Loading...

Rubuha, Untuk Si Tyto Alba

Rubuha, Untuk Si Tyto Alba
Oleh: Eko Purwanto Tikus merupakan salah satu hama tanaman padi yang sangat menjengkelkan bagi petani. Dirasa demikian karena tikus tergolong hama yang rakus, menimbulkan kerusakan yang berat dan sulit untuk dikendalikan. Hal tersebut juga dirasakan petani di wilayah Pedukuhan Jetis dan Trimulyo Desa Sogan Kecamatan Wates, yang membudidayakan tanaman padi di bulak Lor Jetis dan Wetan Salam. Beberapa waktu yang lalu mengndalikan hama tikus yang meenyerang tanaman padi dengan umpan, kemposan, bahkan melakukan gropyokan di setiap awal musim tanam padi. Dalam pengendalian hama pada umumnya dapat dilakukan dengan menggunakan musuh alami, baik prdator, parasit atau patogen hama.

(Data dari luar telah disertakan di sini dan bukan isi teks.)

This is an optimization exercise on Yosys and OpenROAD, whose aim is small area, not a production implementation.
RTL that was checked went through simulation tests only; none was proved equivalent to the original.
Only the layout flow was run in run 2; the RTL was not checked for function there.
Power and IR drop assume default switching activity.

==> design/flow/run.sh <==
#!/bin/bash
# synth_recipe.tcl (not shown) runs the flow's synth.tcl, then flattens the netlist and writes it again
# the make line also repeats each setting of config.mk as NAME=value (left out here)
make -C /OpenROAD-flow-scripts/flow DESIGN_CONFIG=/design/flow/config.mk WORK_HOME=/design/flow/orfs CLKGATE_MAP_FILE= SYNTH_SCRIPT=/design/flow/synth_recipe.tcl finish
==> design/flow/config.mk <==
export PLATFORM = sky130hd
export DESIGN_NAME = cpu_top
export DESIGN_NICKNAME = cpu_top
export VERILOG_FILES = /design/flow/design.v
export SDC_FILE = /design/flow/constraint.sdc
export NUM_CORES = 8
export LEC_CHECK = 0
export CAP_MARGIN = 20
export CORE_MARGIN = 2
export CORE_UTILIZATION = 50
export CTS_CLUSTER_DIAMETER = 100
export CTS_CLUSTER_SIZE = 25
export GPL_ROUTABILITY_DRIVEN = 1
export PLACE_DENSITY = 0.6
export SLEW_MARGIN = 20
==> design/flow/constraint.sdc <==
create_clock -name core_clock -period 12.0 [get_ports {clk_i}]
set_input_delay 2.4000 -clock core_clock [delete_from_list [all_inputs] [get_ports {clk_i}]]
set_output_delay 2.4000 -clock core_clock [all_outputs]
set_load 0.01 [all_outputs]
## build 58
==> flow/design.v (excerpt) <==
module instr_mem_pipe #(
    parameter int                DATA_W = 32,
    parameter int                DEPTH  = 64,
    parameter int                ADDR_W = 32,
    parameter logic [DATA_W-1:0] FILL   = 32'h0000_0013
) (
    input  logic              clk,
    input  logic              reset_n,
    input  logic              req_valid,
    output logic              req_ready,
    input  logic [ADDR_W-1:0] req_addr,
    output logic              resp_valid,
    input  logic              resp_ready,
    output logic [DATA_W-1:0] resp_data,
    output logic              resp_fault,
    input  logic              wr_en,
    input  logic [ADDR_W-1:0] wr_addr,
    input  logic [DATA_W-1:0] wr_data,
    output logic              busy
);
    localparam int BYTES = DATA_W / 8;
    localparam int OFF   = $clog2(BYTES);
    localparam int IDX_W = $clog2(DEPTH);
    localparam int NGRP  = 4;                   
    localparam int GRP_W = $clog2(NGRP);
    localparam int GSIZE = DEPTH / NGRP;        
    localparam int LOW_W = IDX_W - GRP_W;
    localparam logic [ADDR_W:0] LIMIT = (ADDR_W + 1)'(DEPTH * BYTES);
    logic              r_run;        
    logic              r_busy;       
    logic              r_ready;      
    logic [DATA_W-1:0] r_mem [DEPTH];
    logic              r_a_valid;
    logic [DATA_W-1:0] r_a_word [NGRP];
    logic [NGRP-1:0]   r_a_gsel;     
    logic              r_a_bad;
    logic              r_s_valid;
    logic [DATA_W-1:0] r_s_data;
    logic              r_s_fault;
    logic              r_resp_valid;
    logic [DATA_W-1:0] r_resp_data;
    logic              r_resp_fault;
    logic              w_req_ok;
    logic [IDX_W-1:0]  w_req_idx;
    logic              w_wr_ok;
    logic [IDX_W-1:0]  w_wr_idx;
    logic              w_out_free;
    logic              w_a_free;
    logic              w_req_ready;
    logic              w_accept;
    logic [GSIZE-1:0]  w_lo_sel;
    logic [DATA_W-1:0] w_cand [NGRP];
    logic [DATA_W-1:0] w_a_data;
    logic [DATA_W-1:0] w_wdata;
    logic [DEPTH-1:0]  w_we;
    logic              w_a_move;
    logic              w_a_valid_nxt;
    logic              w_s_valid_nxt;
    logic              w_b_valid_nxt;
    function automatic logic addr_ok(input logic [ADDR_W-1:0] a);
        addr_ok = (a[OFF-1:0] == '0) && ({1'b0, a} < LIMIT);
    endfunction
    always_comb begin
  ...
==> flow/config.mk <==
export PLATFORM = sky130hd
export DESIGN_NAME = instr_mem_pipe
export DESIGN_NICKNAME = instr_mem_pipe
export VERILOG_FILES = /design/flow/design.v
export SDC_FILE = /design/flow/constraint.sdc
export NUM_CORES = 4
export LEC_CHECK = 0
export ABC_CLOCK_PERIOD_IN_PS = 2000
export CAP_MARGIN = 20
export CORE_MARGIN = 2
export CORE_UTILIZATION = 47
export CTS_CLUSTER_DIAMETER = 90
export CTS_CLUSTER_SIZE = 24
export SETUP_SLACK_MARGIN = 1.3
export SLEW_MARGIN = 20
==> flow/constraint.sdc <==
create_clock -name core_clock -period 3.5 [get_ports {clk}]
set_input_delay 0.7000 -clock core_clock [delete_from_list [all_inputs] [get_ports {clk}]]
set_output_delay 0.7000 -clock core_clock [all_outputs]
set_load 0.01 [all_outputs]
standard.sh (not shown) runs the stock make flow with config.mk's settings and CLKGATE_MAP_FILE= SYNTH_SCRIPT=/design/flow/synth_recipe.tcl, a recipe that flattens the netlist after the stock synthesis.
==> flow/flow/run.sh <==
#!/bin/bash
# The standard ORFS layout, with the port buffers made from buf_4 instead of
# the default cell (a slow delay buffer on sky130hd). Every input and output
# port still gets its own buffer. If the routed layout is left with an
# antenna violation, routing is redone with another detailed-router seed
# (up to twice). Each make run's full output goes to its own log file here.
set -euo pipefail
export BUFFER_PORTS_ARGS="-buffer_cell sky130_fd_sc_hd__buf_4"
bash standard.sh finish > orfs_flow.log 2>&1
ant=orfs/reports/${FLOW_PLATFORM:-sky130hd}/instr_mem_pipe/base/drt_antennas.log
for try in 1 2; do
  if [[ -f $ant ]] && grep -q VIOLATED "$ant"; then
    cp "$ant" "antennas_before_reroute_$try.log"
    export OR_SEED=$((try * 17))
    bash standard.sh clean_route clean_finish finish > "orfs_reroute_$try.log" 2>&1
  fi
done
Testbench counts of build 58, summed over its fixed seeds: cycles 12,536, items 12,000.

Hama tikus mempunyai musuh alami predator yaitu burung hantu dari spesies Tyto alba. Untuk melestarikan burung Tyto alba di wilayah bulak lor Jetis dan wetan Salam, Dinas Pertanian dan Pangan Kabupaten Kulon Progo memberikan bantuan berupa rumah burung hantu (Rubuha). Bantuan diberikan kepada kelompok Eko Martani, Pedukuhan Jetis, Sogan, Wates sebanyak 6 unit. Rubuha tersebut ditempatkan di wilayah kerja kelompok tani yaitu di bulak lor Jetis dan Wetan Salam Desa Sogan. Sejak pemasangan Rubuha pada bulan April lalu, dari pemantauan yang dilakukan sudah ada satu rubuha yang terdeteksi dihuni atau digunakan untuk singgah burung hantu. Untuk membangun Rubuha yang sederhana dapat menggunakan bahan yang sederhana juga. Rubuha dapat dibangun dengan papan kayu dengan ukuran panjang 60 cm, lebar 40 cm dan tinggi 40 cm. Rubuha diletakkan di tempat yang tinggi menggunakan tiang dengan ketinggian 3,5 m. Pilih lokasi yang dekat dengan pohon untuk bertengger. Sedangkan yang tampak pada gambar adalah rubuha dengan bahan beton. Dari Rubuha yang dibangun, diharapkan burung hantu pemangsa tikus mau berkembang biak di wilayah Kelompok Tani Eko Martani, sehingga selain untuk mengendalikan hama tikus juga untuk pelestarian musuh alami hama tikus.